The growth of 84 patients with hypochondroplasia (56 male, 28 female) was studied. A wide spectrum of severity was found from quite severe short limbed dwarfism to short apparently normal prepubertal children who manifested disproportion only at puberty when growth failed. The onset of puberty was at the normal time but the pubertal growth spurt appeared not to materialize and it is this lack which resulted in severely compromised adult heights of 145-165 cm in boys and 133-151 cm in girls. Twenty (12 M, 8 F) hypochondroplastic children aged between 4.3 and 12.8 years were recruited to a study of the effects of biosynthetic growth hormone. All had normal growth hormone responses (greater than 15 mU/l) to a pharmacological test of growth hormone secretion.

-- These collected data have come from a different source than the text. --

$ cat src/rtl/assert_macros.svh
// assertion helpers shared by the rtl
`ifndef ASSERT_MACROS_SVH
`define ASSERT_MACROS_SVH

// clocked check, held off while reset is asserted
`define BU2_ASSERT_RST(lbl, clk, rstn, prop, msg) \
  lbl: assert property (@(posedge clk) disable iff (!(rstn)) (prop)) else $error(msg);

// clocked check, active in and out of reset
`define BU2_ASSERT(lbl, clk, prop, msg) \
  lbl: assert property (@(posedge clk) (prop)) else $error(msg);

`endif

$ cat src/rtl/bu2_pkg.sv
// ----------------------------------------------------------------------------
// bu2_pkg
// shared types and constants of the 2x bilinear upscaler
// ----------------------------------------------------------------------------
package bu2_pkg;

  localparam int DEF_MAX_WIDTH  = 256;
  localparam int DEF_MAX_HEIGHT = 256;

  localparam int SIZE_W  = 9;
  localparam int CHAN_W  = 8;
  localparam logic [SIZE_W-1:0] SIZE_RESET = 9'd256;

  // command codes
  localparam logic CMD_WRITE = 1'b0;
  localparam logic CMD_READ  = 1'b1;

  // configuration register indexes
  localparam logic REG_SRC_WIDTH  = 1'b0;
  localparam logic REG_SRC_HEIGHT = 1'b1;

  typedef struct packed {
    logic [CHAN_W-1:0] red;
    logic [CHAN_W-1:0] green;
    logic [CHAN_W-1:0] blue;
  } pix_t;

  // which parity bank holds each of the four neighbors
  typedef struct packed {
    logic       valid;
    logic [1:0] a_bank;
    logic [1:0] b_bank;
    logic [1:0] c_bank;
    logic [1:0] d_bank;
  } rd_sel_t;

endpackage

$ cat src/rtl/bu2_agen.sv
// ----------------------------------------------------------------------------
// bu2_agen
// size clamping, border folding and parity bank addressing
// ----------------------------------------------------------------------------
module bu2_agen #(
  parameter int MAX_WIDTH  = bu2_pkg::DEF_MAX_WIDTH,
  parameter int MAX_HEIGHT = bu2_pkg::DEF_MAX_HEIGHT,
  parameter int AW         = 14
) (
  input  logic                       accept,
  input  logic                       command,
  input  logic [8:0]                 row,
  input  logic [8:0]                 col,
  input  bu2_pkg::pix_t              pix_in,
  input  logic [8:0]                 width_cfg,
  input  logic [8:0]                 height_cfg,
  output logic                       wr_en,
  output logic [1:0]                 wr_bank,
  output logic [AW-1:0]              wr_addr,
  output bu2_pkg::pix_t              wr_data,
  output logic [3:0][AW-1:0]         rd_addr,
  output bu2_pkg::rd_sel_t           rd_sel
);

  localparam int HALF_W = (MAX_WIDTH + 1) / 2;

  function automatic logic [8:0] clamp_size(input logic [8:0] v, input int maxv);
    if (v < 9'd2) return 9'd2;
    if (32'(v) > maxv) return 9'(maxv);
    return v;
  endfunction

  // bank-local index: half row times half width plus half column
  function automatic logic [AW-1:0] bank_index(input logic [8:0] r, input logic [8:0] c);
    return AW'(32'(r[8:1]) * HALF_W + 32'(c[8:1]));
  endfunction

  logic [8:0] w, h;
  logic [9:0] w2, h2;
  logic [7:0] dr, dc;
  logic [8:0] dr_up, dc_up;
  logic [8:0] nr, nc;
  logic [8:0] rsel0, rsel1, csel0, csel1;

  always_comb begin
    w  = clamp_size(width_cfg, MAX_WIDTH);
    h  = clamp_size(height_cfg, MAX_HEIGHT);
    w2 = {w, 1'b0};
    h2 = {h, 1'b0};
    dr = row[8:1];
    dc = col[8:1];
    dr_up = {1'b0, dr} + 9'd1;
    dc_up = {1'b0, dc} + 9'd1;

    // odd goes down/right, even goes up/left; mirrored at the top/left border, clamped at the bottom/right
    if (row[0]) begin
      nr = (dr_up >= h) ? (h - 9'd1) : dr_up;
    end else begin
      nr = (dr == 8'd0) ? 9'd1 : ({1'b0, dr} - 9'd1);
    end
    if (col[0]) begin
      nc = (dc_up >= w) ? (w - 9'd1) : dc_up;
    end else begin
      nc = (dc == 8'd0) ? 9'd1 : ({1'b0, dc} - 9'd1);
    end

    // each row parity serves one of the two rows, the nearest wins a tie
    rsel0 = (dr[0] == 1'b0) ? {1'b0, dr} : nr;
    rsel1 = (dr[0] == 1'b1) ? {1'b0, dr} : nr;
    csel0 = (dc[0] == 1'b0) ? {1'b0, dc} : nc;
    csel1 = (dc[0] == 1'b1) ? {1'b0, dc} : nc;

    rd_addr[0] = bank_index(rsel0, csel0);
    rd_addr[1] = bank_index(rsel0, csel1);
    rd_addr[2] = bank_index(rsel1, csel0);
    rd_addr[3] = bank_index(rsel1, csel1);

    wr_en   = accept && (command == bu2_pkg::CMD_WRITE) && (row < h) && (col < w);
    wr_bank = {row[0], col[0]};
    wr_addr = bank_index(row, col);
    wr_data = pix_in;

    rd_sel.valid  = accept && (command == bu2_pkg::CMD_READ)
                    && ({1'b0, row} < h2) && ({1'b0, col} < w2);
    rd_sel.a_bank = {nr[0], nc[0]};
    rd_sel.b_bank = {dr[0], nc[0]};
    rd_sel.c_bank = {nr[0], dc[0]};
    rd_sel.d_bank = {dr[0], dc[0]};
  end

endmodule

$ cat config.mk
export PLATFORM = sky130hd
export DESIGN_NAME = bu2_agen
export DESIGN_NICKNAME = d
export VERILOG_FILES = /design/src/rtl/assert_macros.svh /design/src/rtl/bu2_pkg.sv /design/src/rtl/bu2_agen.sv
export SDC_FILE = /design/constraint.sdc
export NUM_CORES = 1
export LEC_CHECK = 0
export BUFFER_PORTS_ARGS = -buffer_cell sky130_fd_sc_hd__buf_4
export CORE_MARGIN = 2
export CORE_UTILIZATION = 46
export DETAILED_ROUTE_END_ITERATION = 10
export PLACE_DENSITY = 0.81
export SLEW_MARGIN = 40
export SYNTH_ARGS = -nofsm -noshare
export SYNTH_HDL_FRONTEND = slang
export SYNTH_SLANG_ARGS = --single-unit
$ cat constraint.sdc
create_clock -name vclk -period 4
set_input_delay 0.4 -clock vclk [all_inputs]
set_output_delay 0.4 -clock vclk [all_outputs]
set_load 0.005 [all_outputs]
==> results of run 1 <==
-- synth_stat cells (all sizes together), types with 16 or more instances --
cell type / number / area, um^2
nor3: 21 / 105.1
a21oi: 24 / 120.1
nand3: 24 / 132.6
o21ai: 34 / 177.7
nor2: 42 / 157.7
xnor2: 24 / 210.2
buf: 65 / 464.2
nand2: 49 / 183.9
ha: 66 / 825.8
o21a: 16 / 120.1
clkbuf: 17 / 65.06
inv: 27 / 101.4
xor2: 21 / 183.9
-- layout make-up --
cell class,instances,area (um^2)
Tap cell,105,131.4
Fill cell,700,3002
Inverter,27,103.9
Multi-Input combinational cell,441,3535
Timing Repair Buffer,184,1404
-- cells by family (layout without fill, tap and decap cells) --
group | count (synthesis) | after routing | synth area share (%)
and+or+nand+nor | 183 | 183 | 23.51
AOI/OAI and AO/OA | 133 | 133 | 24.77
buffers and inverters | 109 | 211 | 16.36
adders and majority gates | 66 | 66 | 21.43
xor gates and xnor gates | 45 | 45 | 10.23
muxes | 14 | 14 | 3.701
-- placed cells by master, fill, tap and decap left out, drive strengths merged, types with 4 or more instances in the layout --
cell / n
a21boi: 4
nand3: 24
mux2i: 12
nor2b: 4
o211ai: 5
nand2: 49
o21ai: 34
nor2: 42
ha: 66
o21a: 16
buf: 184
a31oi: 5
nor4: 10
nand4: 6
a21o: 6
a32oi: 4
xor2: 21
xnor2: 24
nor3: 21
a21oi: 24
o211a: 4
nand2b: 5
o31ai: 6
inv: 27
-- per-stage QoR --
step                TNS [ns]  power, uW  hold WS (ns)  setup WS (ns)
floorplan           -0.04644      394.9        0.8808       -0.02324
global placement      -2.088      615.4        0.8000        -0.1988
detailed placement    -4.736      636.1        0.8000        -0.3211
CTS                   -1.597      664.4        0.8000        -0.1494
global route          -6.781      755.8        0.8000        -0.3369
finish                -3.178      689.7        0.8000        -0.2181
-- repair_timing --
action / in CTS / in global routing
resized for setup: 33 / 25
pin swaps: 20 / 10
setup endpoints to repair: 25 / 40
hold buffers: 0 / 0
buffers inserted: 4 / 2
-- worst max-delay path, delay by kind of cell --
kind / cells / cell delay (ns)
adder cells (fa/ha/maj): 2 / 0.42
XOR/XNOR: 1 / 0.17
buffers and inverters: 4 / 0.48
AO/OA/AOI/OAI: 4 / 0.88
AND/OR/NAND/NOR: 6 / 1.47
-- metal layers --
layer / wire length (um) / vias up
met5: 0 / -
met1: 4796 / 2113
met3: 806 / 44
met4: 353 / 0
met2: 6297 / 213
li1: - / 2136
-- power by group through the flow --
| stage | clock network (uW) | logic (uW) | registers, uW |
|---|---|---|---|
| 3_5_place_dp | 0 | 636 | 0 |
| 6_report | 0 | 690 | 0 |
| 2_1_floorplan | 0 | 395 | 0 |
| 4_1_cts | 0 | 664 | 0 |
| 3_3_place_gp | 0 | 615 | 0 |
| 5_1_grt | 0 | 756 | 0 |
-- worst max-delay path by stage --
stage,cells after the start,endpoint,start
final,17,rd_addr[55],height_cfg[5]
after global routing,17,rd_addr[39],height_cfg[5]
after CTS,17,rd_addr[41],height_cfg[5]
after detailed placement,18,rd_addr[11],height_cfg[5]
after global placement,18,rd_addr[11],height_cfg[5]
after floorplan,17,rd_addr[11],height_cfg[3]
==> impl_metrics.toml, run 1 <==
[pwr]
seq_power_share_pct = 0
clkPwrFrac_pct = 0
p_int_uw = 339.1
power_density_nw_per_um2 = 133.3
p_sw_share_pct = 50.84
ir_drop_v = 0.00008133
power_frac_comb_pct = 100.0
leakagePower_uw = 0.002412
power_switching_uw = 350.7

[hold_path]
hold_depth = 0
min_to = "wr_data[13]"
hold_class = "input pin to output port"
min_from = "pix_in[13]"

[outcome]
violations = "negative setup slack"
status = "complete, but fails checks"

[route]
num_vias = 4506
antenna_left = 0
wl_per_cell_um = 16.19
routed_wl_mm = 12.25
drt-pass1-iter-count = 4
first_iter_violations = 230
viasPerCell = 5.952
drc = 0

[sta]
fin_crit_ns = 4.218
max_slew_margin_pct = 59.71
slew_violations = 0
hold_viol = 0
clock.fmax_ghz = 0.2371
setup_viol = 23
timing.final.ws_setup_ns = -0.2181
worst_pin_slew_ns = 0.6024
finalCritPeriodShare_pct = 105.5
rsz0062_at_grt = "yes"

[finish]
utilization_pct = 63.28
seq_area_um2 = 0
layout.cells.non_filler = 757
final_cell_area_um2 = 5174
nClkBuffers = 0
drive_above_1_share_pct = 38.65
num_antenna_cells = 0
areaGrowthSynthToFinish_pct = 34.25
design.seq.count = 0
fin_nets = 782

[floorplanning]
io_pins = 168
die_h_um = 95.53
die_x_um = 95.53
die_area_um2 = 9126
initial_utilization_pct = 47.14
row_count = 33
fp.coreArea_um2 = 8175

[grt]
grtUsageMet1_pct = 31.76
grt_use_met2_pct = 48.31
grt_pass1_wl_mm = 19.47
overflow = 0
grt_antenna_before_repair = 0
grt_pass1_vias = 4269
grtUsageTotal_pct = 26.04
grt-busiest-layer = "met2"
grt_use_met3_pct = 1.739
grt_max_degree = 19

[synthesis]
ys_types = 63
yosysSeqAreaShare_pct = 0
syn_area_per_cell_um2 = 7.007
synthCells = 550
synth_nets = 678
synth_area_um2 = 3854
ys.warnings.count = 0

[placed_design]
dp_hpwl_mm = 9.749
dp_cells = 751
place_area_um2 = 4867
place_congestion = 1.029
io_buffers = 120

[setup_path]
crit_fanout = 3
critical_path_arrival_ns = 3.82
cp.required_ns = 3.60
crit_chain = "buf_6 > or4_4 > or2_4 > o311ai_4 > inv_2 > ha_4 > nand4b_1 > o21bai_1 > buf_4 > nor3_2 > a221o_1 > or3_4 > o311ai_4 > ha_4 > nand3_2 > xor2_1 > buf_4"
crit_path_start_kind = "input pin"
cp_slowest_stage_delay_ns = 0.53
path_class = "input pin to output port"
cp_slowest_cell = "or4_4"
worstSetupEndpointType = "output port"

[job]
drv_cap = 0
Note: power is estimated with default switching activity, not from simulation.
==> run 2: changes to the inputs <==
Settings changed: CELL_PAD_IN_SITES_DETAIL_PLACEMENT set to 1, CELL_PAD_IN_SITES_GLOBAL_PLACEMENT set to 2, CORE_UTILIZATION 46 to 24, PLACE_DENSITY 0.81 to unset, PLACE_DENSITY_LB_ADDON set to 0.1.
==> impl_metrics.toml, run 2 (same netlist as run 1, synthesis figures left out) <==
[pwr]
ir_drop_v = 0.00005432
leakagePower_uw = 0.002661
total_power_uw = 757.8
power_density_nw_per_um2 = 131.8

[route]
routed_wl_mm = 15.31
antenna_left = 0
drt-pass1-iter-count = 4
viasPerCell = 4.957
drc = 0
wl_per_cell_um = 16.85
num_vias = 4506
first_iter_violations = 126

[grt]
overflow = 0
grt_pass1_wl_mm = 24.03
grt_antenna_before_repair = 0
grt_max_degree = 19
grtUsageTotal_pct = 17.35
grt_pass1_vias = 4618

[sta]
finalCritPeriodShare_pct = 105.4
rsz0062_at_grt = "yes"
whs_ns = 0.8000
fin_crit_ns = 4.215
hold_viol = 0
setup_viol = 21
max_slew_margin_pct = 65.45
worst_pin_slew_ns = 0.5110
timing.final.ws_setup_ns = -0.2155
clock.fmax_ghz = 0.2372
slew_violations = 0

[placed_design]
dp_hpwl_mm = 12.99
place_congestion = 0.8427
io_buffers = 120

[floorplanning]
die_area_um2 = 17090
die_x_um = 130.7
initial_utilization_pct = 24.44
fp.coreArea_um2 = 15770
die_h_um = 130.7
row_count = 46
io_pins = 168

[setup_path]
cp.required_ns = 3.60
crit_path_start_kind = "input pin"
crit_fanout = 8
worstSetupEndpointType = "output port"
path_class = "input pin to output port"
critical_path_arrival_ns = 3.82

[outcome]
violations = "negative setup slack"
status = "complete, but fails checks"

[finish]
seq_area_um2 = 0
design.seq.count = 0
fin_nets = 823
drive_above_1_share_pct = 43.87
num_antenna_cells = 0
nClkBuffers = 0
final_cell_mix = "216 x buf_4, 58 x ha_1, 47 x nand2_1, 36 x nor2_1, 25 x o21ai_0"
areaGrowthSynthToFinish_pct = 49.16
layout_commonest_cell = "buf_4"

[job]
drv_cap = 0

[hold_path]
hold_class = "input pin to output port"

[clock_tree]
hold_buffers = 0
## run 2: changes by cell type in the layout (fill, tap and decap cells not counted), sizes merged
cell  change
buf      +41
## run 2: worst max-delay path: stages
cell	delay [ns]
buf_6	0.09
or4_4	0.53
or2_4	0.27
o311ai_4	0.25
inv_2	0.09
ha_4	0.24
nand4b_1	0.18
o21bai_2	0.19
buf_4	0.15
nor3_2	0.04
a221o_1	0.33
or3_4	0.35
o311ai_4	0.09
buf_6	0.20
nand4_2	0.11
xor2_1	0.16
buf_4	0.13
## run 2: cell type report
type	instances	area (um^2)
fill	1940	10020
multi-input combinational	441	3646
timing repair buffer	225	1723
tap	216	270.3
inverter	27	108.9
## run 2: per-layer routing
layer | vias to the layer above | track usage (%) | share of wire (%)
met5 | - | 0 | 0
met4 | 0 | 0.8761 | 0.86
met3 | 9 | 0.4072 | 2.3
met2 | 85 | 34.90 | 54
met1 | 2199 | 21.42 | 42
li1 | 2213 | - | -
## run 2: worst paths after layout
kind,start,end,depth (start not counted)
min,pix_in[0],wr_data[0],0
max,height_cfg[4],rd_addr[41],17
## run 2: power breakdown
| group | switching [uW] | leakage, uW | internal (uW) | total (uW) |
|---|---|---|---|---|
| logic | 379 | 0.00266 | 379 | 758 |
| clock network | 0 | 0 | 0 | 0 |
| registers | 0 | 0 | 0 | 0 |
## run 2: through the flow
step           setup slack (ns)  instances  instance area, um^2  utilization, %  TNS [ns]
6_report                -0.2155        909                 5748           36.45    -3.061
3_3_place_gp            -0.2504        900                 5291           33.55    -4.161
2_1_floorplan          -0.02324        550                 3935               -  -0.04644
4_1_cts                 -0.2399        905                 5574           35.35    -3.311
3_5_place_dp            -0.3783        900                 5291           33.55    -6.477
5_1_grt                 -0.3447        909                 5748           36.45    -6.328
## run 2: timing repair
item                       CTS  global route
buffers inserted             5             5
pin swaps                   43            28
setup endpoints to repair   28            29
gates resized for setup     56            30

Biosynthetic growth hormone in doses between 12-32 mu/m2/week produced a significant acceleration in height velocity standard deviation score (SDS) for chronological age (CA) from a pretreatment mean of -1.66 (SD 1.36) to +1.62 (SD 1.52) (p less than 0.001). Significant increases were also observed in the height SDS for bone age (BA), sitting height (SH) SDS and subischial leg length (SILL) SDS. A longer period will be required to assess the effect of treatment on adult height prognosis.

[Indexed for MEDLINE]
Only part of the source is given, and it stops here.